====== Provided records ======
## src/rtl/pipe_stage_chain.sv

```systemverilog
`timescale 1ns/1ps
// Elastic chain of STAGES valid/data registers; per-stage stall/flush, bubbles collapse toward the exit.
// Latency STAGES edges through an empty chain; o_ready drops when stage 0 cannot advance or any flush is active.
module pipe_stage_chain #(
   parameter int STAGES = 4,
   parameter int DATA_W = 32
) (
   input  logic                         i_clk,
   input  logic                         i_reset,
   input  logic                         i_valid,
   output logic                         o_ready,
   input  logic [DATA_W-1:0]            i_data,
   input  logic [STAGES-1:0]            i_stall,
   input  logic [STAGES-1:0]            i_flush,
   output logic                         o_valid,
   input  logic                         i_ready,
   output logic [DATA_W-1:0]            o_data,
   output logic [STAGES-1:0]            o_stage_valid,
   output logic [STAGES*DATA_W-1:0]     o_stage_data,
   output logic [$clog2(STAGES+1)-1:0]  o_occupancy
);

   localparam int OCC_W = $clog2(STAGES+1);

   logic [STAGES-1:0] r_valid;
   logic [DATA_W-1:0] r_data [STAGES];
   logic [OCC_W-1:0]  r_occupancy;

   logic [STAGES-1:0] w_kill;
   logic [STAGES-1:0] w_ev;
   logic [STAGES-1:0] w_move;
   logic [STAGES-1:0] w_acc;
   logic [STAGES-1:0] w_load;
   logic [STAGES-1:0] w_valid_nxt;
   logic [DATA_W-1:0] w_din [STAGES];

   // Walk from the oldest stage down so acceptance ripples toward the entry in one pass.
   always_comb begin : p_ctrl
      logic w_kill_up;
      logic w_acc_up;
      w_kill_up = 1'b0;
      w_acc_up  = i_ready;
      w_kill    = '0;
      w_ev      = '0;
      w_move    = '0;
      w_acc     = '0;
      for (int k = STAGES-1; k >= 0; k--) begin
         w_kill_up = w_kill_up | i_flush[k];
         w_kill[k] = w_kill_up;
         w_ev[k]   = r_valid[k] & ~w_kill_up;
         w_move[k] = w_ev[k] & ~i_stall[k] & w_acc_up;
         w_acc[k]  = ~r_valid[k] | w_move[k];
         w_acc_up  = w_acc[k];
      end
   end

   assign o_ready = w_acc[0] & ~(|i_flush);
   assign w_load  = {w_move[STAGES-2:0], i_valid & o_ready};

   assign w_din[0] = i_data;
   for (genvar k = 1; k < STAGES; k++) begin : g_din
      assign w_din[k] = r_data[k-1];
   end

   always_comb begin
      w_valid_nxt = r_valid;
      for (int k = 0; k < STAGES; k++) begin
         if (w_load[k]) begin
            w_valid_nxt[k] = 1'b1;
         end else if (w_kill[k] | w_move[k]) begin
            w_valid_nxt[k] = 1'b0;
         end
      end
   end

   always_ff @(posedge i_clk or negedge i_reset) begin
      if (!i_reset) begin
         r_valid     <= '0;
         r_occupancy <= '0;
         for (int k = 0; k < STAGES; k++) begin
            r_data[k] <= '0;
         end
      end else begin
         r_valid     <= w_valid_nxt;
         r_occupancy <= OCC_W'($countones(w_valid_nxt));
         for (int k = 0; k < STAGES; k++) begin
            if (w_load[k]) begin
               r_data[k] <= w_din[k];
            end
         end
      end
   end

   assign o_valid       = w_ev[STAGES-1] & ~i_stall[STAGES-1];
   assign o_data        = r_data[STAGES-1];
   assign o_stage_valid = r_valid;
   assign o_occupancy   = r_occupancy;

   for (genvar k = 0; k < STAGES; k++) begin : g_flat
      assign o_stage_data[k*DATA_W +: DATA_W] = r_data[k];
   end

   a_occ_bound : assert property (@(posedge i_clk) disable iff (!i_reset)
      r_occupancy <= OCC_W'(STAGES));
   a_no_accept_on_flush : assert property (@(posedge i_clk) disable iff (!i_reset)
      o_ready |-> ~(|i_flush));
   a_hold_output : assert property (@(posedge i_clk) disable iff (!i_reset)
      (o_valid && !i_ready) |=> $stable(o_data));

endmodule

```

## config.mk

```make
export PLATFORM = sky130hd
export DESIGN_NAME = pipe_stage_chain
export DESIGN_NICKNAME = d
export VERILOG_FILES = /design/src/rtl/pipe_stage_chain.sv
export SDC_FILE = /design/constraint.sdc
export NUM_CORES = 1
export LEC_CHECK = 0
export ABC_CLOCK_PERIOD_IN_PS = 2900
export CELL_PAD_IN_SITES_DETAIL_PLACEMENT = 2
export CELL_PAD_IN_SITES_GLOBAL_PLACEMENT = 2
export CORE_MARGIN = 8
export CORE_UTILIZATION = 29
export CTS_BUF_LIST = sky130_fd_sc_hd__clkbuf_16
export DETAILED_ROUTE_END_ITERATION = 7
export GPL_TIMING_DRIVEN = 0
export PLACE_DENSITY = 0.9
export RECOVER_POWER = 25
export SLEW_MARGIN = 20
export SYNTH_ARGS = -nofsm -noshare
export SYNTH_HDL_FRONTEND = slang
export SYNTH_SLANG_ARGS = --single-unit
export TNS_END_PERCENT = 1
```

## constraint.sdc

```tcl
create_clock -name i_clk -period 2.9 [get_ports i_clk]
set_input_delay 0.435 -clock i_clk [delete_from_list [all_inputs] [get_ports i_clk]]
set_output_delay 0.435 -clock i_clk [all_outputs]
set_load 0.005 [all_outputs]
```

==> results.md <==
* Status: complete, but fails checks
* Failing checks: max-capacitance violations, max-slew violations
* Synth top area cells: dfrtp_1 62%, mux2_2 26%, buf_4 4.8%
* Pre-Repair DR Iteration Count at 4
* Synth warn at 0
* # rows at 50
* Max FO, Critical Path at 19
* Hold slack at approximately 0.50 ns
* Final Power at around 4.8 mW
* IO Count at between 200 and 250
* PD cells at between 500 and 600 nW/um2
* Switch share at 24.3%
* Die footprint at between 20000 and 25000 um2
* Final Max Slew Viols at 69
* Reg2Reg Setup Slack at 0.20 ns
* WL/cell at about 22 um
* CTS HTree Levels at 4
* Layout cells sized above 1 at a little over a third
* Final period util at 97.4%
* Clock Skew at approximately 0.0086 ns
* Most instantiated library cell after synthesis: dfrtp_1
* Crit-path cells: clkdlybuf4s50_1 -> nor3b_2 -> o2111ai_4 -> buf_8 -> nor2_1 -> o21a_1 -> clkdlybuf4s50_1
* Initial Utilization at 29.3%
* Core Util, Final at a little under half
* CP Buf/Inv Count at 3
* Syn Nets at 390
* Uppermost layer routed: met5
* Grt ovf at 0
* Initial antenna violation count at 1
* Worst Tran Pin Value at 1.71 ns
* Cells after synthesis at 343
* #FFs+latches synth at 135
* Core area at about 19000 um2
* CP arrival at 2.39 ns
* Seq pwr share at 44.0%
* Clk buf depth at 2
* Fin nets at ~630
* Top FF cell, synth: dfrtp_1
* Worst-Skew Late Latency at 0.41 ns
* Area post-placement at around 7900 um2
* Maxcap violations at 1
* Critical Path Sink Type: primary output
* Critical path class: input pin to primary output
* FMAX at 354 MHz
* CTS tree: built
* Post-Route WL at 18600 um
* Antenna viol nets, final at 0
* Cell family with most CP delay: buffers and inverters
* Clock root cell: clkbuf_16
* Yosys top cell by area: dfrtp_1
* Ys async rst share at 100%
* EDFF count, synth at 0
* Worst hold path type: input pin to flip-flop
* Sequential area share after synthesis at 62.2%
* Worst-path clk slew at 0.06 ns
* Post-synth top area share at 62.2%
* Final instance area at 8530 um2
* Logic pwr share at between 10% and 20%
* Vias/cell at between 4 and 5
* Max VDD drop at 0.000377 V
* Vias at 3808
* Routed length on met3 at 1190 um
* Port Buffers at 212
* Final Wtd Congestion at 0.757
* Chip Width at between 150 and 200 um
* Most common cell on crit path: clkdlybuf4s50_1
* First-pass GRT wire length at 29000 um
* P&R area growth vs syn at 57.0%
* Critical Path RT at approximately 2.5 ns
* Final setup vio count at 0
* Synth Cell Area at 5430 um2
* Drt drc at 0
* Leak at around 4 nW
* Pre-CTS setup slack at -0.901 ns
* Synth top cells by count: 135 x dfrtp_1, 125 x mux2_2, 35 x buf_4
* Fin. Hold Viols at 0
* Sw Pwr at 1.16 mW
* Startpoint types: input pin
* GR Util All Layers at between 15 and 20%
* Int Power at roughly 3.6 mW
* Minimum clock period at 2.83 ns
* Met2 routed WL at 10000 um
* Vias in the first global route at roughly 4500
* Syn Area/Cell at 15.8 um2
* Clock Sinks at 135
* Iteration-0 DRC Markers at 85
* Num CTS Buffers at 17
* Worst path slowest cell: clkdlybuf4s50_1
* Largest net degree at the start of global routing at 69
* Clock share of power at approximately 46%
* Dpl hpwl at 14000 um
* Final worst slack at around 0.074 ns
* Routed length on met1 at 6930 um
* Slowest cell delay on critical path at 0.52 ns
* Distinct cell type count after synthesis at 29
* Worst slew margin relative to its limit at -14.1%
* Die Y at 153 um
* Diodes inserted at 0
======
====== Provided records ======
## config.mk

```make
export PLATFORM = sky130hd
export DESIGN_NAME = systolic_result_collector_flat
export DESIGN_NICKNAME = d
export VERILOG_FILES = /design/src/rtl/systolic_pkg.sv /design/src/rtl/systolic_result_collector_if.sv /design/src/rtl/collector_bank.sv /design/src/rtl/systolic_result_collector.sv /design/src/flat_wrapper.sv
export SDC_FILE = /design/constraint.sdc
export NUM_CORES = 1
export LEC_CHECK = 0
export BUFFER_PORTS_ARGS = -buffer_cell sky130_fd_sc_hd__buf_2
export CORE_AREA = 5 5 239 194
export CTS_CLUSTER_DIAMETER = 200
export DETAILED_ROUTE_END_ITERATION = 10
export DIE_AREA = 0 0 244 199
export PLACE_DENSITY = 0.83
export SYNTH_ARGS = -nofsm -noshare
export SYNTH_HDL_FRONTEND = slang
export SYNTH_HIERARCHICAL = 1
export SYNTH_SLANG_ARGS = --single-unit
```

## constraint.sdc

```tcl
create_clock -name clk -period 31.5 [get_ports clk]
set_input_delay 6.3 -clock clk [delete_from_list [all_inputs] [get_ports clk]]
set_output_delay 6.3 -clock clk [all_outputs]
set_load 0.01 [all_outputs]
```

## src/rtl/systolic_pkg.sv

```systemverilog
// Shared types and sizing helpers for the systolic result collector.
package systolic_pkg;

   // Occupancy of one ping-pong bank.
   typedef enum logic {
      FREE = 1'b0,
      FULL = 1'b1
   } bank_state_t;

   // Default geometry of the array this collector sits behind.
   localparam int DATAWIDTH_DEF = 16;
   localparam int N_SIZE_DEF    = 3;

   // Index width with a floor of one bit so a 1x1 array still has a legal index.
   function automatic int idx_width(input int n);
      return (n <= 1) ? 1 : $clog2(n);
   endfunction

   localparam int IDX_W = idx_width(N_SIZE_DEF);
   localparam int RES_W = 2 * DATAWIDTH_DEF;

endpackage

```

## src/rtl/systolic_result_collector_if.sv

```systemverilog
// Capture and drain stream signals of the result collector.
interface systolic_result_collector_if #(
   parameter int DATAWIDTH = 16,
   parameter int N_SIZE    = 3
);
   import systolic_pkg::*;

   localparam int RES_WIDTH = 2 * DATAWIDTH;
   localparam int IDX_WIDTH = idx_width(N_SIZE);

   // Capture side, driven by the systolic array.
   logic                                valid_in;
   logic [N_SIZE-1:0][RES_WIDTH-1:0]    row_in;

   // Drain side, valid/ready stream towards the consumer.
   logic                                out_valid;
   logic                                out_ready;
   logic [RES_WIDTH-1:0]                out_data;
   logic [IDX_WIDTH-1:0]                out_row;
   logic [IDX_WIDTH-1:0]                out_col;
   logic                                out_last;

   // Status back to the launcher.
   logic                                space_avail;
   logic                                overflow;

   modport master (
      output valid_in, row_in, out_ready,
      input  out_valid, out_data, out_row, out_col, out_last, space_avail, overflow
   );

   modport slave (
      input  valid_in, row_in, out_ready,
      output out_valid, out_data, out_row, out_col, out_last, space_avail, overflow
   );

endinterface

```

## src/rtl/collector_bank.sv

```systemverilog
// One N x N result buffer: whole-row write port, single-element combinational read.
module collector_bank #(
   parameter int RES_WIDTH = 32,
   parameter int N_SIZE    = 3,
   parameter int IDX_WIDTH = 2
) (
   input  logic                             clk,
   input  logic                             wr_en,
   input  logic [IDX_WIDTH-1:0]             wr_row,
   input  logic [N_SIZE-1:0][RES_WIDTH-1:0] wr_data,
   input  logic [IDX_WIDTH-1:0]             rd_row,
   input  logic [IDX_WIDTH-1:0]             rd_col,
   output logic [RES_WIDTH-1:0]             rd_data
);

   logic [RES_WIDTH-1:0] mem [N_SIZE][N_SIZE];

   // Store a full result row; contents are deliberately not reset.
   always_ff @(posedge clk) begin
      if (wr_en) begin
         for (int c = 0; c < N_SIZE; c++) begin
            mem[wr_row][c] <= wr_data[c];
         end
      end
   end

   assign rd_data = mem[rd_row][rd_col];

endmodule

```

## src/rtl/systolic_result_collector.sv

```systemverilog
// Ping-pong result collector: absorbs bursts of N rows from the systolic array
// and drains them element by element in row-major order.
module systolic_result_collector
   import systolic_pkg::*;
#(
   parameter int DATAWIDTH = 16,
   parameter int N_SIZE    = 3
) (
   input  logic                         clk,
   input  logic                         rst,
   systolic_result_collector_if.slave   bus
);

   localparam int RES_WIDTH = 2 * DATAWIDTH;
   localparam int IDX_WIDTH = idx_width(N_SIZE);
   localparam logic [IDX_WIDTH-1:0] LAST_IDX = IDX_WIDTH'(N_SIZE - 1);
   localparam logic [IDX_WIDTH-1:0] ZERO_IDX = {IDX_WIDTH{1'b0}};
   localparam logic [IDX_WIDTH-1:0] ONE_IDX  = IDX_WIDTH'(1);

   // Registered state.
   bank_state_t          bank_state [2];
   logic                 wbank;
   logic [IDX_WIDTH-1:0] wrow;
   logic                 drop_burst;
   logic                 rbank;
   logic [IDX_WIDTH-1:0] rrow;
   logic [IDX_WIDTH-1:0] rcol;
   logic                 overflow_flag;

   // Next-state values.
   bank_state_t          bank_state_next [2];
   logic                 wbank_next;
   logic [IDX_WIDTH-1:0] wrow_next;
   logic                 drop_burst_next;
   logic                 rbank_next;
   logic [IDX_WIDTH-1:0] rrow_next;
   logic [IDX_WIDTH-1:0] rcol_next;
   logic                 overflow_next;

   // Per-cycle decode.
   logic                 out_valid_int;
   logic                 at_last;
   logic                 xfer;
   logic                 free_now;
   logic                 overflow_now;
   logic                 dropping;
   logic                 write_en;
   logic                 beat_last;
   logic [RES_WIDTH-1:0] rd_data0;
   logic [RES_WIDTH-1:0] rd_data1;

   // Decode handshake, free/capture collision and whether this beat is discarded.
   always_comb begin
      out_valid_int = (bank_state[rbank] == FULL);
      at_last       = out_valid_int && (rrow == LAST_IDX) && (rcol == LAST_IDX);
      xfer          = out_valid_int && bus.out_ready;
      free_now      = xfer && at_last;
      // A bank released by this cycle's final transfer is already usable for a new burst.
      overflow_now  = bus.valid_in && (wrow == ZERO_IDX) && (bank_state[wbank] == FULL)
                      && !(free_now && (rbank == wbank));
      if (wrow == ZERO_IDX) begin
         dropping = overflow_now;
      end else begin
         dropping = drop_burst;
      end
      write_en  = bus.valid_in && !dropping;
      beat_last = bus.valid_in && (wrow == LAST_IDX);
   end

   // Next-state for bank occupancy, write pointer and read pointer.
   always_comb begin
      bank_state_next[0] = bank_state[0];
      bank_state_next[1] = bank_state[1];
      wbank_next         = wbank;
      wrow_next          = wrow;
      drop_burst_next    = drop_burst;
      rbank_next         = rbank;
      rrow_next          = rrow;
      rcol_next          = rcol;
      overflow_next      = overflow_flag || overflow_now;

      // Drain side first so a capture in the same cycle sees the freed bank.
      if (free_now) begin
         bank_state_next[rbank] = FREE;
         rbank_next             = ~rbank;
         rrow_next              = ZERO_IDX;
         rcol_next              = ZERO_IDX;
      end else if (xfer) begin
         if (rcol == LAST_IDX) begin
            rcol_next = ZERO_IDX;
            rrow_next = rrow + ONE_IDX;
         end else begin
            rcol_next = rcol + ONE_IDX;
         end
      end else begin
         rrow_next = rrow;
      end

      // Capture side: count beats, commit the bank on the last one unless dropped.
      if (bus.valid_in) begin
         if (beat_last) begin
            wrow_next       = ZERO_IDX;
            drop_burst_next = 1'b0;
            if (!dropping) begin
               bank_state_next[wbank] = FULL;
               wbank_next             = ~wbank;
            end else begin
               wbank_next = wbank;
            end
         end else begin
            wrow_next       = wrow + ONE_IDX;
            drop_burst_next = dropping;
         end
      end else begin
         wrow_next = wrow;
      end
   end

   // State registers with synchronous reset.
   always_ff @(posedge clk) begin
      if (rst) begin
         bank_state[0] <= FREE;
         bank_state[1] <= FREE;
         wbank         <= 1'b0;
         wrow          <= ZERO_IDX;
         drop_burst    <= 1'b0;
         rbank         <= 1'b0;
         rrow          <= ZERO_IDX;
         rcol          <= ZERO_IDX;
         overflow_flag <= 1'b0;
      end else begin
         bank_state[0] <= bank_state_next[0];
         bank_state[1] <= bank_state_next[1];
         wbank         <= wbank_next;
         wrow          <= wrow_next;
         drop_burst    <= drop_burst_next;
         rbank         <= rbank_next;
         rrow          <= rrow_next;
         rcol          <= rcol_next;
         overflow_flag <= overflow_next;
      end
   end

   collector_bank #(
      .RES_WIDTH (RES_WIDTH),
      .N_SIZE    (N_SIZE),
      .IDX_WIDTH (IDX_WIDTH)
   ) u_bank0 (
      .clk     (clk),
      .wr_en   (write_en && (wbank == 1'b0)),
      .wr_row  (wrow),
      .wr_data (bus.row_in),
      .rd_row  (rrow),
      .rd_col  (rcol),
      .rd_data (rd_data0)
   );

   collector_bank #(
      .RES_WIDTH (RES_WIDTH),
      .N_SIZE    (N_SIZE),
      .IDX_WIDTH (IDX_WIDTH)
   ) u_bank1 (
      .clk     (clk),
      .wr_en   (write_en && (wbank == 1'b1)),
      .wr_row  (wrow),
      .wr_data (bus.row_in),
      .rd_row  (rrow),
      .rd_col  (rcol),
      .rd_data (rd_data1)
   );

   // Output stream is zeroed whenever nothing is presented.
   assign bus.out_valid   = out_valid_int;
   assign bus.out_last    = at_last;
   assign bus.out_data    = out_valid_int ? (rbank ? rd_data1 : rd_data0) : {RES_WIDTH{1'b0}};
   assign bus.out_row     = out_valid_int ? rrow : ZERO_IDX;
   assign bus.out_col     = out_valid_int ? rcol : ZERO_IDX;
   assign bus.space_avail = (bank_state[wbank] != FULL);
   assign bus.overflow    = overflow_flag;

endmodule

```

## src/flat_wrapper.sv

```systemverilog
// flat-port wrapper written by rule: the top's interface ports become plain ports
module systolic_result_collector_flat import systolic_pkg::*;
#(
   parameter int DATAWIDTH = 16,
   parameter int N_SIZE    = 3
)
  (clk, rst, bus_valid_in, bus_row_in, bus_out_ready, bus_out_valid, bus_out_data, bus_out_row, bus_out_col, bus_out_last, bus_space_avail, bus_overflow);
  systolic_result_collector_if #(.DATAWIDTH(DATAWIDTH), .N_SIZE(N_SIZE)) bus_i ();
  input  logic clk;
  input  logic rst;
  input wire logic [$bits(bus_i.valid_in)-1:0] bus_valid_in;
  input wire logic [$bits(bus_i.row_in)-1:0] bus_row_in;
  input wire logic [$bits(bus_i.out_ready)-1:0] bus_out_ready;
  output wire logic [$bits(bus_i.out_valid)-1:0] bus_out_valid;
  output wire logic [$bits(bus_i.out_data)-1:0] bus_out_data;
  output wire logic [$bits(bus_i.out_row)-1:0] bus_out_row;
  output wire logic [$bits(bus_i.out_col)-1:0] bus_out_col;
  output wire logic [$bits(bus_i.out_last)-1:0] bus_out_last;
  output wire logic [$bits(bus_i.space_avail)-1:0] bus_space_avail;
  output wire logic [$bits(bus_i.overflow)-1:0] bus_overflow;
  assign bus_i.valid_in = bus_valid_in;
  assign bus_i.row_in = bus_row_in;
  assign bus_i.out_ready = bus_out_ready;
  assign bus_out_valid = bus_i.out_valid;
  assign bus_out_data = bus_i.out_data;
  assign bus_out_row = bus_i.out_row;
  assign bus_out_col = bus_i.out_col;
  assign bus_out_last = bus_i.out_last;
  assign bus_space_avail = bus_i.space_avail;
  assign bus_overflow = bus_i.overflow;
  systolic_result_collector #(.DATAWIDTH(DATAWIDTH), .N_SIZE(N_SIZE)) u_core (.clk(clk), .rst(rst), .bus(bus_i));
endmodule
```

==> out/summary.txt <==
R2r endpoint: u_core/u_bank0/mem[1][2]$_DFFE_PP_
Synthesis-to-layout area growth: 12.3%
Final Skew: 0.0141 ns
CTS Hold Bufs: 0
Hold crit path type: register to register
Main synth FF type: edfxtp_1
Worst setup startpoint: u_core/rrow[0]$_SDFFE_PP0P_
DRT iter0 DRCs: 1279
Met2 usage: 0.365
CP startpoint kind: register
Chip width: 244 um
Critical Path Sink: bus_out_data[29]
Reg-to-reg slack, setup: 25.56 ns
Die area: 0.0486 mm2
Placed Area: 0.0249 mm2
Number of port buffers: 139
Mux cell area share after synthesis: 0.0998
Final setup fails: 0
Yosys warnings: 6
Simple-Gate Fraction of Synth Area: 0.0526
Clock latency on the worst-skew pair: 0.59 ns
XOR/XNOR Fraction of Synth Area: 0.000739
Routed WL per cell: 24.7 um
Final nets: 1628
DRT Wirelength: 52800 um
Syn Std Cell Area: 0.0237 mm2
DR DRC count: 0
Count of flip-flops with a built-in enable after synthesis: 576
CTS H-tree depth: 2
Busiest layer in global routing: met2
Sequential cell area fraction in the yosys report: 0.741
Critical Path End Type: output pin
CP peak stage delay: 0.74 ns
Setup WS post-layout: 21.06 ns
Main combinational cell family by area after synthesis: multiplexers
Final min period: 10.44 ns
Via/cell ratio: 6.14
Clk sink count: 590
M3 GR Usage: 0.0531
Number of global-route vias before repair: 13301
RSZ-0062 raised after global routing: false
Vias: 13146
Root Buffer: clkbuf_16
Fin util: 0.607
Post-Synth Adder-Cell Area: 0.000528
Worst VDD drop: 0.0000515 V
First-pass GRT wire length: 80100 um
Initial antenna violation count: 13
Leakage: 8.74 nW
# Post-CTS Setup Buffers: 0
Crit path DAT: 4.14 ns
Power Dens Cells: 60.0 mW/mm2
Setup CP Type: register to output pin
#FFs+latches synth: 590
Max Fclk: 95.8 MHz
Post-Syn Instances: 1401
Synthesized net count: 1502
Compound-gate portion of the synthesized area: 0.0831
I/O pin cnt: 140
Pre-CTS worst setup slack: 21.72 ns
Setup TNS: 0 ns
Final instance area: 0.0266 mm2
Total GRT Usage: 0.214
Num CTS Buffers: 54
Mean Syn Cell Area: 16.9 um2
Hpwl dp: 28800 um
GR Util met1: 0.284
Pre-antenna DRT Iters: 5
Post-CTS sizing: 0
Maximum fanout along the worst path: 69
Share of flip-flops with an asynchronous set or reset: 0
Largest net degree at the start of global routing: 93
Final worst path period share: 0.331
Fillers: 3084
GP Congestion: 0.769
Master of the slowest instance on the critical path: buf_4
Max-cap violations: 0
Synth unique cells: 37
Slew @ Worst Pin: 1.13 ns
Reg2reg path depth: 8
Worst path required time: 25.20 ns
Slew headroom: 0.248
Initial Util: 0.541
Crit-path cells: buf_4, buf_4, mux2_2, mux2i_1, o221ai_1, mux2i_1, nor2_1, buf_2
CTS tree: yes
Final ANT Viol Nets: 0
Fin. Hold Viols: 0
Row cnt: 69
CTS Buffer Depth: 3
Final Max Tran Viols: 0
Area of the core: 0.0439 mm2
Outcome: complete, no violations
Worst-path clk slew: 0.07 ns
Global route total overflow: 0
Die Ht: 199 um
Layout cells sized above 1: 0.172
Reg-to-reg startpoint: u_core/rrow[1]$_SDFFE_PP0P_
======
## Task directions
Please copy, exactly as written, every line in the listing above from the line with "CP peak stage delay: 0.74 ns" up to and including the line with "Reg-to-reg startpoint: u_core/rrow[1]$_SDFFE_PP0P_".

## Response box
CP peak stage delay: 0.74 ns
Setup WS post-layout: 21.06 ns
Main combinational cell family by area after synthesis: multiplexers
Final min period: 10.44 ns
Via/cell ratio: 6.14
Clk sink count: 590
M3 GR Usage: 0.0531
Number of global-route vias before repair: 13301
RSZ-0062 raised after global routing: false
Vias: 13146
Root Buffer: clkbuf_16
Fin util: 0.607
Post-Synth Adder-Cell Area: 0.000528
Worst VDD drop: 0.0000515 V
First-pass GRT wire length: 80100 um
Initial antenna violation count: 13
Leakage: 8.74 nW
# Post-CTS Setup Buffers: 0
Crit path DAT: 4.14 ns
Power Dens Cells: 60.0 mW/mm2
Setup CP Type: register to output pin
#FFs+latches synth: 590
Max Fclk: 95.8 MHz
Post-Syn Instances: 1401
Synthesized net count: 1502
Compound-gate portion of the synthesized area: 0.0831
I/O pin cnt: 140
Pre-CTS worst setup slack: 21.72 ns
Setup TNS: 0 ns
Final instance area: 0.0266 mm2
Total GRT Usage: 0.214
Num CTS Buffers: 54
Mean Syn Cell Area: 16.9 um2
Hpwl dp: 28800 um
GR Util met1: 0.284
Pre-antenna DRT Iters: 5
Post-CTS sizing: 0
Maximum fanout along the worst path: 69
Share of flip-flops with an asynchronous set or reset: 0
Largest net degree at the start of global routing: 93
Final worst path period share: 0.331
Fillers: 3084
GP Congestion: 0.769
Master of the slowest instance on the critical path: buf_4
Max-cap violations: 0
Synth unique cells: 37
Slew @ Worst Pin: 1.13 ns
Reg2reg path depth: 8
Worst path required time: 25.20 ns
Slew headroom: 0.248
Initial Util: 0.541
Crit-path cells: buf_4, buf_4, mux2_2, mux2i_1, o221ai_1, mux2i_1, nor2_1, buf_2
CTS tree: yes
Final ANT Viol Nets: 0
Fin. Hold Viols: 0
Row cnt: 69
CTS Buffer Depth: 3
Final Max Tran Viols: 0
Area of the core: 0.0439 mm2
Outcome: complete, no violations
Worst-path clk slew: 0.07 ns
Global route total overflow: 0
Die Ht: 199 um
Layout cells sized above 1: 0.172
Reg-to-reg startpoint: u_core/rrow[1]$_SDFFE_PP0P_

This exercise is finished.